Maasdam is a village in the Dutch province of South Holland. It is located about 14 km south of the city of Rotterdam, in the municipality of Hoeksche Waard, on the rural Hoeksche Waard island.
From the 14th Century until around 1800, Maasdam was also the name of the local administrative area, the fief and later the "ambacht".

Subsequently, from 1 January 1812 until 1 January 1984, it became the name of the local municipality, which comprised the village of Maasdam and the surrounding polders.
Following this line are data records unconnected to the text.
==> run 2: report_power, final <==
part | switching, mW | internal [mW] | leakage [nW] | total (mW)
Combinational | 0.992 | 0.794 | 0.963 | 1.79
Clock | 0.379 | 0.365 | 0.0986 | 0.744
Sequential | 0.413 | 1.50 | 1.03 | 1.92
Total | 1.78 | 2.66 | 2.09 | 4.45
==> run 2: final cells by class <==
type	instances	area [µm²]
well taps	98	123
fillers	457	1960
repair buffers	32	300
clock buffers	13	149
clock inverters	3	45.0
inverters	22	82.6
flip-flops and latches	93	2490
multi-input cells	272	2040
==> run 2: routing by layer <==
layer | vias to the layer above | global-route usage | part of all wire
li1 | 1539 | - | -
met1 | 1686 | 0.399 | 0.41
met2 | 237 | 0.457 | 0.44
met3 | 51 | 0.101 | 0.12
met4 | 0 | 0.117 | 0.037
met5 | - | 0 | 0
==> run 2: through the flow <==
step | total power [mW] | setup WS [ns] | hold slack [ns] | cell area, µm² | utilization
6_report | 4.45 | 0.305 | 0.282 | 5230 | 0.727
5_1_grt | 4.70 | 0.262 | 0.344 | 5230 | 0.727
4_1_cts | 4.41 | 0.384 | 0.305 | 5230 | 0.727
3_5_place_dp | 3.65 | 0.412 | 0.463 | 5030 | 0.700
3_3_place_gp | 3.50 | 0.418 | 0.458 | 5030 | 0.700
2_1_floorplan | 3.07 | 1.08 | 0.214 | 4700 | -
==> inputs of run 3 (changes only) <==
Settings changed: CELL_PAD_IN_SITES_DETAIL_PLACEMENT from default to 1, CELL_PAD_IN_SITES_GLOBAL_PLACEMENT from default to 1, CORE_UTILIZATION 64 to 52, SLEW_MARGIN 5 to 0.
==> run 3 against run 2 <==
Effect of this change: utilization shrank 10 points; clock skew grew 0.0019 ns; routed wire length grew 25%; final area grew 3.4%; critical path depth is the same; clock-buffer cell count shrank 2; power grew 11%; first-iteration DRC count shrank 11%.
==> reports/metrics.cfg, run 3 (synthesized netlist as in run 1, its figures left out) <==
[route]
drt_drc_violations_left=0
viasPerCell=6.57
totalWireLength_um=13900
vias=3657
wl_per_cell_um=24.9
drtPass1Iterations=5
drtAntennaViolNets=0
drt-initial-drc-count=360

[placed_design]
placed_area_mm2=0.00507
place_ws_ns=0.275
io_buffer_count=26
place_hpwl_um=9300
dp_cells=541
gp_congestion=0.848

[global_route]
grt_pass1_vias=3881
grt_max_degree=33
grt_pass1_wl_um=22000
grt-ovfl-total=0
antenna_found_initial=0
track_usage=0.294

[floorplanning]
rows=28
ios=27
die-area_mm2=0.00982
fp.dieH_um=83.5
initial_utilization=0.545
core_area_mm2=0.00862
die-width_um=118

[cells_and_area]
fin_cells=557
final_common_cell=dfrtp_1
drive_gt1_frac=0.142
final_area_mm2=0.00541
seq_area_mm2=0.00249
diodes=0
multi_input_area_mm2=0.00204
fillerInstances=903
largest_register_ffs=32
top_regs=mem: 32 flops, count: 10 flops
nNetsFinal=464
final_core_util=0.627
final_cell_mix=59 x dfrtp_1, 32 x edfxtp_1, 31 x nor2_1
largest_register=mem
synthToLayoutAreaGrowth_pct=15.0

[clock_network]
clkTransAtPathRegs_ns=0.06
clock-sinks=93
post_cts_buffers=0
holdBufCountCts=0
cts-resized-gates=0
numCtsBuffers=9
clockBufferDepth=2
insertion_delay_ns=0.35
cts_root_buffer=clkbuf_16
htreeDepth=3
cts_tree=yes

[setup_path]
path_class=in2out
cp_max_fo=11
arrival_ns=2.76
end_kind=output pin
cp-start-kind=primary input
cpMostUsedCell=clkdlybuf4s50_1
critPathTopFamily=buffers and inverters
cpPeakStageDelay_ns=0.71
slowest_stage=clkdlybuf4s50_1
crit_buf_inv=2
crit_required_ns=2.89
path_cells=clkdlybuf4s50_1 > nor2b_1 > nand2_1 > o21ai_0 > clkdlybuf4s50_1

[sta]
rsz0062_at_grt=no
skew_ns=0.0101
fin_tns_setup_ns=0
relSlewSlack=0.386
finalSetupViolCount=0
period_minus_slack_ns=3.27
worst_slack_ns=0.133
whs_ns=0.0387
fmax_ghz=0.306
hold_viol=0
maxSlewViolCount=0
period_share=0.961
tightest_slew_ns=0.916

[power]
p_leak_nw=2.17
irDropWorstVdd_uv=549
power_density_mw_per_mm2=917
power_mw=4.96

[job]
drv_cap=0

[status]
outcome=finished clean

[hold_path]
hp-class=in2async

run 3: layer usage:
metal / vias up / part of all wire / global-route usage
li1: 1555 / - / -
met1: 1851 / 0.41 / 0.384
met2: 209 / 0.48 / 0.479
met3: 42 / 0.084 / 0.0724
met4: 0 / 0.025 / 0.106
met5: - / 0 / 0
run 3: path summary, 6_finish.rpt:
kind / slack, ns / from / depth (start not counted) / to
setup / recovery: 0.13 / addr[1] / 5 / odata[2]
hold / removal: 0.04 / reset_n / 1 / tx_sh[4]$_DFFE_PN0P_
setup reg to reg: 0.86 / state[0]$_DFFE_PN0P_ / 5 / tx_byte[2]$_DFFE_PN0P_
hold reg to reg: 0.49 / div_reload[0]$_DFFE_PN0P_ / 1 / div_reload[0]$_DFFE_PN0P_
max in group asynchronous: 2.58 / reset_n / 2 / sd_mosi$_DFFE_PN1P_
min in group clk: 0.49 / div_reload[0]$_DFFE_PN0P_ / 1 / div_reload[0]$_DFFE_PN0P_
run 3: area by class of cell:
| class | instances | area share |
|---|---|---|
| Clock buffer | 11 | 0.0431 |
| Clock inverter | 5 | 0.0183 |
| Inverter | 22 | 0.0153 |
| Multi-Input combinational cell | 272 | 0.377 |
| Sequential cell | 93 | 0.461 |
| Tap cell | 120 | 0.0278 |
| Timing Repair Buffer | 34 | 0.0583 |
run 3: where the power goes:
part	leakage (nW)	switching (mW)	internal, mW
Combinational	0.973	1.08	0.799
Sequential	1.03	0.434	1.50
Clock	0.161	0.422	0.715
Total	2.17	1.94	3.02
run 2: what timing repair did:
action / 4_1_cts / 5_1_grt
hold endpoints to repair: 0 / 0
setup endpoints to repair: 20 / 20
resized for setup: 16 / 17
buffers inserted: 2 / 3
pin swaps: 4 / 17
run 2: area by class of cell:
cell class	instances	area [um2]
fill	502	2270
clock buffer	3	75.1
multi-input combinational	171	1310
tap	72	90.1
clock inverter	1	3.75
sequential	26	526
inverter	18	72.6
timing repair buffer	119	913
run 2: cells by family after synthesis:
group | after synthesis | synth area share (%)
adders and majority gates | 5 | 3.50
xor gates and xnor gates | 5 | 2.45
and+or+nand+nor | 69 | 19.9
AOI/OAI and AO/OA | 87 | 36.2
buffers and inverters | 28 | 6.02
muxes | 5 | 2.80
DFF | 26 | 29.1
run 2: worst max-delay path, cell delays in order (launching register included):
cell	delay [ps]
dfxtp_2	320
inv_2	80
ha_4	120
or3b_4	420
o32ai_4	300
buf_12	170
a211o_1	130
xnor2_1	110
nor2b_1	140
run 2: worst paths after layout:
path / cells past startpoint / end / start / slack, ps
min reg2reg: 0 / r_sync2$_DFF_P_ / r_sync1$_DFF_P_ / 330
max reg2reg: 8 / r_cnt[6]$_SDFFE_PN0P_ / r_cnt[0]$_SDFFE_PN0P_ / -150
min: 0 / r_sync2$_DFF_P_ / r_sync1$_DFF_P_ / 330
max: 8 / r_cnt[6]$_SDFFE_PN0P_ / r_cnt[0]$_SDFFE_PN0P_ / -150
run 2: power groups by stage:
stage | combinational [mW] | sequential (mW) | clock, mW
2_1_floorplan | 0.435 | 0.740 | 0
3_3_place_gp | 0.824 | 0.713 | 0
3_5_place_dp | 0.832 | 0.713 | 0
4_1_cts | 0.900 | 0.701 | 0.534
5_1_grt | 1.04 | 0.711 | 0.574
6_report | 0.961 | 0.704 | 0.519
### src/rtl/uart_pkg.sv
// Shared UART definitions: receive FSM state encoding and baud/oversample constants.
package uart_pkg;

    localparam int unsigned DEFAULT_CLK_HZ = 12_000_000;
    localparam int unsigned DEFAULT_BAUD   = 9600;
    localparam int unsigned OVERSAMPLE     = 16;
    localparam int unsigned MID_TICK       = 8;

    typedef enum logic [1:0] {
        ST_IDLE  = 2'd0,
        ST_START = 2'd1,
        ST_DATA  = 2'd2,
        ST_STOP  = 2'd3
    } rx_state_t;

    // Clocks per oversample tick, truncated.
    function automatic int unsigned baud_div(input int unsigned clk_hz, input int unsigned baud);
        return clk_hz / (baud * OVERSAMPLE);
    endfunction

endpackage

### src/rtl/uart_rx_fifo.sv
// Received-byte FIFO: power-of-two depth, extra pointer MSB distinguishes full from empty.
module uart_rx_fifo
#(
    parameter int unsigned DEPTH = 4
) (
    input  logic       clk,
    input  logic       rst_n,
    input  logic       push,
    input  logic [7:0] din,
    input  logic       pop,
    output logic [7:0] dout,
    output logic       full,
    output logic       empty
);

    localparam int unsigned AW = $clog2(DEPTH);

    logic [AW:0] r_wr_ptr;
    logic [AW:0] r_rd_ptr;
    logic [7:0]  r_mem [DEPTH];
    logic        w_push_ok;
    logic        w_pop_ok;

    assign empty = (r_wr_ptr == r_rd_ptr);
    assign full  = (r_wr_ptr[AW] != r_rd_ptr[AW]) &&
                   (r_wr_ptr[AW-1:0] == r_rd_ptr[AW-1:0]);

    // A pop in the same cycle frees the slot, so a push into a full FIFO still succeeds.
    assign w_pop_ok  = pop & ~empty;
    assign w_push_ok = push & (~full | w_pop_ok);

    assign dout = r_mem[r_rd_ptr[AW-1:0]];

    always_ff @(posedge clk or negedge rst_n) begin
        if (!rst_n) begin
            r_wr_ptr <= '0;
            r_rd_ptr <= '0;
            for (int unsigned i = 0; i < DEPTH; i++) begin
                r_mem[i] <= '0;
            end
        end else begin
            if (w_push_ok) begin
                r_mem[r_wr_ptr[AW-1:0]] <= din;
                r_wr_ptr                <= r_wr_ptr + (AW+1)'(1);
            end
            if (w_pop_ok) begin
                r_rd_ptr <= r_rd_ptr + (AW+1)'(1);
            end
        end
    end

endmodule

### src/rtl/uart_rx_8n1.sv
// 8N1 UART receiver with 16x oversampling, mid-bit sampling and a small output FIFO.
module uart_rx_8n1
    import uart_pkg::*;
#(
    parameter int unsigned CLK_HZ     = DEFAULT_CLK_HZ,
    parameter int unsigned BAUD       = DEFAULT_BAUD,
    parameter int unsigned FIFO_DEPTH = 4
) (
    input  logic       clk,
    input  logic       rst_n,
    input  logic       rx,
    output logic [7:0] rx_data,
    output logic       rx_valid,
    input  logic       rx_ready,
    output logic       rx_busy,
    output logic       frame_err,
    output logic       overrun
);

    localparam int unsigned   DIV       = baud_div(CLK_HZ, BAUD);
    localparam int unsigned   DW        = (DIV > 1) ? $clog2(DIV) : 1;
    localparam logic [DW-1:0] DIV_LAST  = DW'(DIV - 1);
    localparam logic [3:0]    TICK_MID  = 4'(MID_TICK - 1);
    localparam logic [3:0]    TICK_LAST = 4'(OVERSAMPLE - 1);

    logic [1:0]    r_sync;
    logic [1:0]    r_settle;
    logic          r_rx_prev;
    logic          w_rx;
    logic          w_fall;

    rx_state_t     r_state;
    rx_state_t     w_state_nxt;

    logic [DW-1:0] r_div_cnt;
    logic [3:0]    r_tick_cnt;
    logic [2:0]    r_bit_cnt;
    logic [7:0]    r_shift;
    logic          r_frame_err;
    logic          r_overrun;

    logic          w_tick;
    logic          w_enter_start;
    logic          w_sample;
    logic          w_shift_en;
    logic          w_push;
    logic          w_bad_stop;
    logic          w_pop;
    logic          w_full;
    logic          w_empty;

    always_ff @(posedge clk or negedge rst_n) begin
        if (!rst_n) begin
            r_sync <= 2'b11;
        end else begin
            r_sync <= {r_sync[0], rx};
        end
    end

    assign w_rx = r_sync[1];

    // Edge history is held low until the synchronizer carries real line data, so a
    // line that is already low when reset releases never looks like a falling edge.
    always_ff @(posedge clk or negedge rst_n) begin
        if (!rst_n) begin
            r_settle  <= '0;
            r_rx_prev <= 1'b0;
        end else begin
            if (r_settle != 2'd2) begin
                r_settle <= r_settle + 2'd1;
            end
            r_rx_prev <= (r_settle == 2'd2) & w_rx;
        end
    end

    assign w_fall = r_rx_prev & ~w_rx;
    assign w_tick = (r_state != ST_IDLE) && (r_div_cnt == DIV_LAST);

    always_ff @(posedge clk or negedge rst_n) begin
        if (!rst_n) begin
            r_state <= ST_IDLE;
        end else begin
            r_state <= w_state_nxt;
        end
    end

    always_comb begin
        w_state_nxt   = r_state;
        w_enter_start = 1'b0;
        w_sample      = 1'b0;
        w_shift_en    = 1'b0;
        w_push        = 1'b0;
        w_bad_stop    = 1'b0;
        case (r_state)
            ST_IDLE: begin
                if (w_fall) begin
                    w_state_nxt   = ST_START;
                    w_enter_start = 1'b1;
                end
            end
            ST_START: begin
                if (w_tick && (r_tick_cnt == TICK_MID)) begin
                    w_sample    = 1'b1;
                    w_state_nxt = w_rx ? ST_IDLE : ST_DATA;
                end
            end
            ST_DATA: begin
                if (w_tick && (r_tick_cnt == TICK_LAST)) begin
                    w_sample   = 1'b1;
                    w_shift_en = 1'b1;
                    if (r_bit_cnt == 3'd7) begin
                        w_state_nxt = ST_STOP;
                    end
                end
            end
            ST_STOP: begin
                if (w_tick && (r_tick_cnt == TICK_LAST)) begin
                    w_sample    = 1'b1;
                    w_state_nxt = ST_IDLE;
                    w_push      = w_rx;
                    w_bad_stop  = ~w_rx;
                end
            end
            default: w_state_nxt = ST_IDLE;
        endcase
    end

    // Tick counter restarts after each sample, so the next sample lands one full bit later.
    always_ff @(posedge clk or negedge rst_n) begin
        if (!rst_n) begin
            r_div_cnt  <= '0;
            r_tick_cnt <= '0;
            r_bit_cnt  <= '0;
            r_shift    <= '0;
        end else if (w_enter_start) begin
            r_div_cnt  <= '0;
            r_tick_cnt <= '0;
            r_bit_cnt  <= '0;
        end else if (r_state != ST_IDLE) begin
            r_div_cnt <= w_tick ? '0 : r_div_cnt + DW'(1);
            if (w_tick) begin
                r_tick_cnt <= w_sample ? 4'd0 : r_tick_cnt + 4'd1;
            end
            if (w_shift_en) begin
                r_shift   <= {w_rx, r_shift[7:1]};
                r_bit_cnt <= r_bit_cnt + 3'd1;
            end
        end
    end

    assign rx_valid = ~w_empty;
    assign w_pop    = rx_valid & rx_ready;

    always_ff @(posedge clk or negedge rst_n) begin
        if (!rst_n) begin
            r_frame_err <= 1'b0;
            r_overrun   <= 1'b0;
        end else begin
            r_frame_err <= w_bad_stop;
            r_overrun   <= w_push & w_full & ~w_pop;
        end
    end

    uart_rx_fifo #(
        .DEPTH (FIFO_DEPTH)
    ) u_fifo (
        .clk   (clk),
        .rst_n (rst_n),
        .push  (w_push),
        .din   (r_shift),
        .pop   (w_pop),
        .dout  (rx_data),
        .full  (w_full),
        .empty (w_empty)
    );

    assign rx_busy   = (r_state != ST_IDLE);
    assign frame_err = r_frame_err;
    assign overrun   = r_overrun;

endmodule

### config.mk
export PLATFORM = sky130hd
export DESIGN_NAME = uart_rx_8n1
export DESIGN_NICKNAME = d
export VERILOG_FILES = /design/src/rtl/uart_pkg.sv /design/src/rtl/uart_rx_fifo.sv /design/src/rtl/uart_rx_8n1.sv
export SDC_FILE = /design/constraint.sdc
export NUM_CORES = 1
export LEC_CHECK = 0
export BUFFER_PORTS_ARGS = -buffer_cell sky130_fd_sc_hd__buf_2
export CAP_MARGIN = 20
export CELL_PAD_IN_SITES_DETAIL_PLACEMENT = 2
export CELL_PAD_IN_SITES_GLOBAL_PLACEMENT = 2
export CORE_AREA = 2 2 120 122
export CTS_CLUSTER_DIAMETER = 120
export DETAILED_ROUTE_END_ITERATION = 16
export DIE_AREA = 0 0 122 124
export PLACE_DENSITY_LB_ADDON = 0.1
export SYNTH_ARGS = -nofsm -noshare
export SYNTH_HDL_FRONTEND = slang
export SYNTH_SLANG_ARGS = --single-unit
### constraint.sdc
create_clock -name clk -period 3.55 [get_ports clk]
set_input_delay 0.71 -clock clk [delete_from_list [all_inputs] [get_ports clk]]
set_output_delay 0.71 -clock clk [all_outputs]
set_load 0.01 [all_outputs]
==> results of run 1 <==
-- critical path, cell delays in order, from the launching register on --
cell     delay [ns]
dfrtp_1        0.81
mux4_2         0.61
buf_2          0.16
===== src/rtl/audio_playout_buffer_if.sv =====
// Packet-in / sample-out bus of the audio playout buffer.
// Latency: n/a (signal bundle only).
// Backpressure: none; in_valid is a fire-and-forget pulse, out_valid a per-tick pulse.
//
// Signals:
//   in_valid / in_audio / in_seq / in_device : one accepted packet per in_valid pulse
//   out_sample / out_device                  : current played sample, held between ticks
//   out_valid / out_underrun                 : tick pulse, underrun qualifier
// Modports: master = packet source / sample sink, slave = the buffer itself.

interface audio_playout_buffer_if;
    logic        in_valid;
    logic [15:0] in_audio;
    logic [7:0]  in_seq;
    logic [7:0]  in_device;

    logic [15:0] out_sample;
    logic [7:0]  out_device;
    logic        out_valid;
    logic        out_underrun;

    modport master (
        output in_valid, in_audio, in_seq, in_device,
        input  out_sample, out_device, out_valid, out_underrun
    );

    modport slave (
        input  in_valid, in_audio, in_seq, in_device,
        output out_sample, out_device, out_valid, out_underrun
    );
endinterface


===== src/rtl/audio_playout_buffer.sv =====
// Circular sample FIFO with sequence-continuity check and divided-rate playout.
// Latency: a write is visible in fifo_count the next cycle; a played sample appears
//          the cycle after its tick.
// Backpressure: none upstream; packets arriving on a full FIFO with no pop are dropped
//               and counted in overflow_cnt.
//
// Ports:
//   clk, rst_n    : clock, asynchronous active-low reset
//   bus (slave)   : packet input and sample output (see audio_playout_buffer_if)
//   play_en       : level, enables playout; flush : one-cycle synchronous clear
//   fifo_count, full, empty        : FIFO occupancy status
//   seq_error                      : one-cycle pulse on a duplicate or a gap
//   overflow_cnt, seq_gap_cnt, underrun_cnt : saturating 8-bit diagnostics

module audio_playout_buffer #(
    parameter int DEPTH       = 16,
    parameter int ADDR_W      = 4,
    parameter int SAMPLE_DIV  = 8,
    parameter int PREFILL_LVL = 4
) (
    input  logic                   clk,
    input  logic                   rst_n,
    audio_playout_buffer_if.slave  bus,
    input  logic                   play_en,
    input  logic                   flush,
    output logic [ADDR_W:0]        fifo_count,
    output logic                   full,
    output logic                   empty,
    output logic                   seq_error,
    output logic [7:0]             overflow_cnt,
    output logic [7:0]             seq_gap_cnt,
    output logic [7:0]             underrun_cnt
);

    localparam int DIV_W = (SAMPLE_DIV > 2) ? $clog2(SAMPLE_DIV) : 1;
    localparam logic [DIV_W-1:0]  DIV_LAST    = DIV_W'(SAMPLE_DIV - 1);
    localparam logic [ADDR_W:0]   FULL_CNT    = (ADDR_W + 1)'(DEPTH);
    localparam logic [ADDR_W:0]   PREFILL_CNT = (ADDR_W + 1)'(PREFILL_LVL);

    typedef struct packed {
        logic [7:0]  device;
        logic [15:0] audio;
    } entry_t;

    typedef enum logic [1:0] {
        IDLE    = 2'd0,
        PREFILL = 2'd1,
        PLAY    = 2'd2
    } state_t;

    function automatic logic [7:0] sat_inc(input logic [7:0] v);
        return (v == 8'hFF) ? v : v + 8'd1;
    endfunction

    // ------------------------------------------------------------------
    // State
    // ------------------------------------------------------------------
    entry_t            mem [DEPTH];
    logic [ADDR_W-1:0] wr_ptr;
    logic [ADDR_W-1:0] rd_ptr;
    logic [ADDR_W:0]   count;

    logic [7:0]        expected_seq;
    logic              seq_armed;

    state_t            state_q;
    state_t            state_d;
    logic [DIV_W-1:0]  div_q;

    logic [15:0]       out_sample_q;
    logic [7:0]        out_device_q;
    logic              out_valid_q;
    logic              out_underrun_q;

    // ------------------------------------------------------------------
    // Datapath decisions
    // ------------------------------------------------------------------
    logic pkt;      // packet that takes part in tracking (flush discards it)
    logic is_dup;
    logic in_order;
    logic tick;
    logic pop;
    logic push;
    logic drop;

    assign full  = (count == FULL_CNT);
    assign empty = (count == '0);

    assign pkt = bus.in_valid && !flush;

    // The duplicate test is only meaningful once a first sequence number
    // has been seen; before that every value is accepted as the start.
    assign is_dup   = seq_armed && (bus.in_seq == expected_seq - 8'd1);
    assign in_order = !seq_armed || (bus.in_seq == expected_seq);

    // A tick is cancelled by play_en dropping or by flush in the same cycle.
    assign tick = (state_q == PLAY) && play_en && !flush && (div_q == DIV_LAST);
    assign pop  = tick && !empty;

    // A full FIFO still accepts a write when the same cycle frees a slot.
    assign push = pkt && !is_dup && (!full || pop);
    assign drop = pkt && !is_dup && full && !pop;

    // ------------------------------------------------------------------
    // FIFO storage and pointers
    // ------------------------------------------------------------------
    always_ff @(posedge clk) begin
        if (push) begin
            mem[wr_ptr] <= '{device: bus.in_device, audio: bus.in_audio};
        end
    end

    always_ff @(posedge clk or negedge rst_n) begin
        if (!rst_n) begin
            wr_ptr <= '0;
            rd_ptr <= '0;
            count  <= '0;
        end else if (flush) begin
            wr_ptr <= '0;
            rd_ptr <= '0;
            count  <= '0;
        end else begin
            if (push) begin
                wr_ptr <= wr_ptr + ADDR_W'(1);
            end
            if (pop) begin
                rd_ptr <= rd_ptr + ADDR_W'(1);
            end
            case ({push, pop})
                2'b10:   count <= count + (ADDR_W + 1)'(1);
                2'b01:   count <= count - (ADDR_W + 1)'(1);
                default: count <= count;
            endcase
        end
    end

    assign fifo_count = count;

    // ------------------------------------------------------------------
    // Sequence tracker
    // ------------------------------------------------------------------
    always_ff @(posedge clk or negedge rst_n) begin
        if (!rst_n) begin
            seq_armed    <= 1'b0;
            expected_seq <= 8'd0;
            seq_error    <= 1'b0;
            seq_gap_cnt  <= 8'd0;
        end else begin
            seq_error <= pkt && !in_order;
            if (flush) begin
                seq_armed <= 1'b0;
            end else if (pkt) begin
                seq_armed <= 1'b1;
                // A duplicate leaves the expectation where it was; in-order,
                // gap and overflow-dropped packets all resynchronise to it.
                if (!is_dup) begin
                    expected_seq <= bus.in_seq + 8'd1;
                end
                if (!in_order) begin
                    seq_gap_cnt <= sat_inc(seq_gap_cnt);
                end
            end
        end
    end

    // ------------------------------------------------------------------
    // Playout FSM
    // ------------------------------------------------------------------
    always_ff @(posedge clk or negedge rst_n) begin
        if (!rst_n) begin
            state_q <= IDLE;
        end else begin
            state_q <= state_d;
        end
    end

    always_comb begin
        state_d = state_q;
        if (flush) begin
            state_d = play_en ? PREFILL : IDLE;
        end else if (!play_en) begin
            state_d = IDLE;
        end else begin
            case (state_q)
                IDLE:    state_d = PREFILL;
                PREFILL: if (count >= PREFILL_CNT) state_d = PLAY;
                PLAY:    if (tick && empty) state_d = PREFILL;
                default: state_d = IDLE;
            endcase
        end
    end

    // The divider only runs while staying in PLAY, so it is zero on every
    // entry into PLAY and the first tick lands SAMPLE_DIV cycles later.
    always_ff @(posedge clk or negedge rst_n) begin
        if (!rst_n) begin
            div_q <= '0;
        end else if (state_q == PLAY && state_d == PLAY) begin
            div_q <= (div_q == DIV_LAST) ? '0 : div_q + DIV_W'(1);
        end else begin
            div_q <= '0;
        end
    end

    // ------------------------------------------------------------------
    // Output sample register and diagnostics
    // ------------------------------------------------------------------
    always_ff @(posedge clk or negedge rst_n) begin
        if (!rst_n) begin
            out_sample_q   <= 16'd0;
            out_device_q   <= 8'd0;
            out_valid_q    <= 1'b0;
            out_underrun_q <= 1'b0;
            overflow_cnt   <= 8'd0;
            underrun_cnt   <= 8'd0;
        end else begin
            out_valid_q    <= tick;
            out_underrun_q <= tick && empty;
            // On underrun the previous sample is simply held and repeated.
            if (pop) begin
                out_sample_q <= mem[rd_ptr].audio;
                out_device_q <= mem[rd_ptr].device;
            end
            if (drop) begin
                overflow_cnt <= sat_inc(overflow_cnt);
            end
            if (tick && empty) begin
                underrun_cnt <= sat_inc(underrun_cnt);
            end
        end
    end

    assign bus.out_sample   = out_sample_q;
    assign bus.out_device   = out_device_q;
    assign bus.out_valid    = out_valid_q;
    assign bus.out_underrun = out_underrun_q;

endmodule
In the periods 1812 - 1817 and 1832 - 1984, the hamlet of Cillaarshoek and the hamlet and polder of Sint Anthoniepolder were also part of the municipality of Maasdam.

The municipality of Maasdam was eventually merged with some surrounding municipalities to become part of the new municipality of Binnenmaas. The exception was Cillaarshoek which was split and partly merged into the existing municipality of Strijen. On 1 January 2019 Binnenmaas was merged with Cromstrijen, Korendijk, Oud-Beijerland, and Strijen to form the municipality of Hoeksche Waard.

==History==

Maasdam was founded in the 13th Century in an area which at the time was part of the County of Holland, a state within the Holy Roman Empire.
The current village covers areas that were separated by the river Maas until a permanent dam was built around 1270, from which the village took its name. However, archaeological findings have indicated that the area hosted significant human habitations as early as the start of the Roman Flavian dynasty.

Excavations in several locations have suggested that there was a large Roman settlement in the Maasdam area (on the northern shore of the river) probably from around 70 AD. Remains have been found of Roman roads, a bridge, a burial field, a harbor complex and even a Roman version of a dam in the river Maas suggesting that it was seen as a location of strategic importance on the North Western border of the Roman Empire.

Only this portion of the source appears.